MAROC
01/07/2015 11h:14 CET | Actualisé 01/07/2015 11h:16 CET

Mustapha Ramid: "La société marocaine n'est pas prête à accepter que des gens rompent le jeûne en public"

"La société marocaine n'est pas prête à accepter que des gens rompent le jeûne en public"
AFP
"La société marocaine n'est pas prête à accepter que des gens rompent le jeûne en public"

JUSTICE - "Que celui qui veut rompre le jeûne en public le fasse sur l’Avenue Mohammed V. On verra ce qu’il adviendra de lui". C’est en ces termes que le ministre des Justice et des libertés Mustapha Ramid a répondu à ceux qui réclament l’amendement de l’article 222 du code pénal. Celui-ci punit toute personne connue "pour son appartenance à la religion musulmane" et qui "rompt ostensiblement le jeûne dans un lieu public pendant le temps du ramadan, sans motif admis par cette religion" d’une peine de prison allant d’un à six mois et d’une amende.

Invité d’un forum organisé, ce mardi 30 juin, par le quotidien L’Économiste, le ministre pjdiste a confié que la rupture du jeûne ne dérange pas quand elle se fait "loin des regards". La société n’est pas prête à accepter "les dé-jeuneurs", selon Mustapha Ramid. "Même ceux qui boivent de l’alcool hors ramadan défendent le jeûne", a-t-il confié pour justifier ses propos.
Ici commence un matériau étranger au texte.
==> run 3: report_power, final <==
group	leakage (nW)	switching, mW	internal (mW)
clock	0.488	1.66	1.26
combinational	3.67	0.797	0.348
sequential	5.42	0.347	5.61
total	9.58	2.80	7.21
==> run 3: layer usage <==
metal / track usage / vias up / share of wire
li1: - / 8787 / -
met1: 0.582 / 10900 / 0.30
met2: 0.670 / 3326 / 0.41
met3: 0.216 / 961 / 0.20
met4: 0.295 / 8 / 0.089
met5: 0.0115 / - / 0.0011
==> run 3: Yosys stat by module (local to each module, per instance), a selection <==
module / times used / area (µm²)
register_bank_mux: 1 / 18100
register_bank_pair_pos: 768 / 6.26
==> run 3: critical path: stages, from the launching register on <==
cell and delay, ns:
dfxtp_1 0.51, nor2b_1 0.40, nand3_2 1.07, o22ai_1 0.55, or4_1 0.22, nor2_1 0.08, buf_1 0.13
What follows belongs to an exercise in optimizing a design on an open flow for small area, a short achievable clock period and few clock cycles per item; a production flow would make more cautious choices.
Only simulation tests tie the RTL to the original design; equivalence was not proved.
No activity file was given, so power comes from the tool's default toggle rates.

== willow ==
==> flow/design.v <==
package instr_mem_pkg;
  typedef enum logic {
    CLEAR = 1'b0,
    RUN   = 1'b1
  } state_t;
  localparam int FAULT_W        = 2;
  localparam int FAULT_MISALIGN = 0;
  localparam int FAULT_RANGE    = 1;
endpackage
module instr_mem_array #(
  parameter int XLEN   = 32,
  parameter int DEPTH  = 64,
  parameter int GROUPS = 2
) (
  input  logic                   i_clk,
  input  logic [DEPTH-1:0]       i_we_row,
  input  logic [XLEN-1:0]        i_wdata,
  input  logic [DEPTH-1:0]       i_rsel,
  output logic [GROUPS*XLEN-1:0] o_rdata    
);
  localparam int ROWS = DEPTH / GROUPS;
  logic [XLEN-1:0] r_mem [DEPTH];
  always_ff @(posedge i_clk) begin
    for (int i = 0; i < DEPTH; i++) begin
      if (i_we_row[i]) begin
        r_mem[i] <= i_wdata;
      end
    end
  end
  always_comb begin
    for (int g = 0; g < GROUPS; g++) begin
      o_rdata[g*XLEN +: XLEN] = '0;
      for (int i = 0; i < ROWS; i++) begin
        o_rdata[g*XLEN +: XLEN] = o_rdata[g*XLEN +: XLEN]
                                | (r_mem[g*ROWS + i] & {XLEN{i_rsel[g*ROWS + i]}});
      end
    end
  end
endmodule
module instr_mem_ctrl #(
  parameter int XLEN   = 32,
  parameter int DEPTH  = 64,
  parameter int ADDR_W = 32,
  localparam int IDX_W = $clog2(DEPTH)
) (
  input  logic               i_clk,
  input  logic               i_rst,
  input  logic               i_clear,
  output logic               o_busy,
  input  logic               i_req_valid,
  output logic               o_req_ready,
  input  logic [ADDR_W-1:0]  i_req_addr,
  output logic               o_rsp_valid,
  input  logic               i_rsp_ready,
  output logic [XLEN-1:0]    o_rsp_instr,
  output logic [instr_mem_pkg::FAULT_W-1:0] o_rsp_fault,
  input  logic               i_wr_en,
  input  logic [ADDR_W-1:0]  i_wr_addr,
  input  logic [XLEN-1:0]    i_wr_data
);
  localparam int RSP_W  = XLEN + instr_mem_pkg::FAULT_W;
  localparam int FN     = 4;           
  localparam int GROUPS = 2;           
  logic                 r_busy;
  logic                 r_run;
  logic                 r_ready;       
  logic                 r_stall;       
  logic [FN-1:0]        r_inflight;    
  logic [DEPTH-1:0]     r_we_row;
  logic [XLEN-1:0]      r_wdata;
  logic                 r_sel_valid;
  logic [DEPTH-1:0]     r_rsel;
  logic [instr_mem_pkg::FAULT_W-1:0] r_sel_fault;
  logic                 r_rd_valid;
  logic [instr_mem_pkg::FAULT_W-1:0] r_rd_fault;
  logic [GROUPS*XLEN-1:0] r_rd;
  logic                 r_out_valid;
  logic                 r_out_empty;
  logic [RSP_W-1:0]     r_out;
  logic [RSP_W-1:0]     r_fifo [FN];
  logic [FN-1:0]        r_head;        
  logic [1:0]           r_tail;
  logic [FN-1:1]        r_fifo_cnt;    
  logic [FN-1:0]        w_fifo_cnt;
  logic                 w_req_misalign;
  logic                 w_req_range;
  logic                 w_wr_range;
  logic                 w_wr_go;
  logic                 w_clear_go;
  logic                 w_start;
  logic                 w_busy_next;
  logic                 w_req_fire;
  logic                 w_rsp_fire;
  logic [FN-1:0]        w_head_next;
  logic [FN-1:0]        w_fifo_left;   
  logic [FN-1:0]        w_fifo_cnt_next;
  logic [FN-1:0]        w_inflight_next;
  logic                 w_unused;
  logic [GROUPS*XLEN-1:0] w_rdata;
  logic [XLEN-1:0]      w_rd_word;
  logic [RSP_W-1:0]     w_rd;
  logic [FN-1:0]        w_out_sel;     
  logic                 w_out_fifo;    
  logic [RSP_W-1:0]     w_out_entry;
  assign w_req_misalign = |i_req_addr[1:0];
  assign w_req_range    = |i_req_addr[ADDR_W-1:IDX_W+2];
  assign w_wr_range     = |i_wr_addr[ADDR_W-1:IDX_W+2];
  assign w_unused       = ^i_wr_addr[1:0];
  assign w_clear_go  = r_run && i_clear;
  assign w_start     = i_rst || w_clear_go;
  assign w_busy_next = w_start || (!r_run && !r_we_row[DEPTH-1]);
  assign w_wr_go     = i_wr_en && !w_wr_range && r_run && !i_clear && !i_rst;
  always_ff @(posedge i_clk) begin
    r_busy <= w_busy_next;
    r_run  <= !w_busy_next;
    for (int i = 0; i < DEPTH; i++) begin
      r_we_row[i] <= (w_wr_go && (i_wr_addr[IDX_W+1:2] == IDX_W'(i)))
                   || ((i == 0) ? w_start : (!r_run && !i_rst && r_we_row[(i + DEPTH - 1) % DEPTH]));
    end
    r_wdata <= w_busy_next ? '0 : i_wr_data;
  end
  assign w_req_fire = i_req_valid && !r_stall;
  assign w_rsp_fire = !r_out_empty && i_rsp_ready;
  always_ff @(posedge i_clk) begin
    r_sel_valid <= w_req_fire && !w_start;
    r_sel_fault <= {w_req_range, w_req_misalign};
    for (int i = 0; i < DEPTH; i++) begin
      r_rsel[i] <= (i_req_addr[IDX_W+1:2] == IDX_W'(i)) && !w_req_misalign && !w_req_range;
    end
    r_rd_valid <= r_sel_valid && !w_start;
    r_rd_fault <= r_sel_fault;
    r_rd       <= w_rdata;
  end
  instr_mem_array #(
    .XLEN   (XLEN),
    .DEPTH  (DEPTH),
    .GROUPS (GROUPS)
  ) u_array (
    .i_clk    (i_clk),
    .i_we_row (r_we_row),
    .i_wdata  (r_wdata),
    .i_rsel   (r_rsel),
    .o_rdata  (w_rdata)
  );
  always_comb begin
    w_rd_word = '0;
    for (int g = 0; g < GROUPS; g++) begin
      w_rd_word = w_rd_word | r_rd[g*XLEN +: XLEN];
    end
  end
  assign w_rd = {r_rd_fault, w_rd_word};
  assign w_fifo_cnt      = {r_fifo_cnt, !r_out_empty};
  assign w_head_next     = w_rsp_fire ? {r_head[FN-2:0], r_head[FN-1]} : r_head;
  assign w_fifo_left     = w_rsp_fire ? (w_fifo_cnt >> 1) : w_fifo_cnt;
  assign w_fifo_cnt_next = r_rd_valid ? {w_fifo_left[FN-2:0], 1'b1} : w_fifo_left;
  always_comb begin
    w_inflight_next = r_inflight;
    if (w_req_fire && !w_rsp_fire) w_inflight_next = {r_inflight[FN-2:0], 1'b1};
    if (!w_req_fire && w_rsp_fire) w_inflight_next = r_inflight >> 1;
  end
  always_ff @(posedge i_clk) begin
    if (w_start) begin
      r_out_valid <= 1'b0;
      r_out_empty <= 1'b1;
      r_head      <= FN'(1);
      r_tail      <= '0;
      r_fifo_cnt  <= '0;
      r_inflight  <= '0;
      r_ready     <= 1'b0;
      r_stall     <= 1'b1;
    end else begin
      r_out_valid <= w_fifo_cnt_next[0];
      r_out_empty <= !w_fifo_cnt_next[0];
      r_head      <= w_head_next;
      if (r_rd_valid) r_tail <= r_tail + 1'b1;
      r_fifo_cnt  <= w_fifo_cnt_next[FN-1:1];
      r_inflight  <= w_inflight_next;
      r_ready     <= !w_busy_next && !w_inflight_next[FN-1];
      r_stall     <= w_busy_next || w_inflight_next[FN-1];
    end
  end
  assign w_out_sel  = i_rsp_ready ? {r_head[FN-2:0], r_head[FN-1]} : r_head;
  assign w_out_fifo = i_rsp_ready ? w_fifo_cnt[1] : w_fifo_cnt[0];
  always_comb begin
    w_out_entry = '0;
    for (int k = 0; k < FN; k++) begin
      w_out_entry = w_out_entry | (r_fifo[k] & {RSP_W{w_out_sel[k]}});
    end
  end
  always_ff @(posedge i_clk) begin
    r_out <= w_out_fifo ? w_out_entry : w_rd;
    for (int k = 0; k < FN; k++) begin
      if (r_rd_valid && r_tail == 2'(k)) begin
        r_fifo[k] <= w_rd;
      end
    end
  end
  assign o_busy      = r_busy;
  assign o_req_ready = r_ready;
  assign o_rsp_valid = r_out_valid;
  assign o_rsp_fault = r_out[XLEN +: instr_mem_pkg::FAULT_W];
  assign o_rsp_instr = r_out[XLEN-1:0];
endmodule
Pour rappel, lors d’une rencontre organisée le 20 avril dernier, Mustapha Ramid avait exprimé son refus de discuter les articles criminalisant la rupture publique du jeûne pendant le mois sacré, dans le projet du nouveau code pénal: "Tout est susceptible d'être modifié, sauf les articles concernant la pénalisation des rapports sexuels en dehors du mariage et la rupture publique du jeûne (…) Il s’agit de deux atteintes à l’islam, dans le pays du Commandeur des croyants", affirmait-il.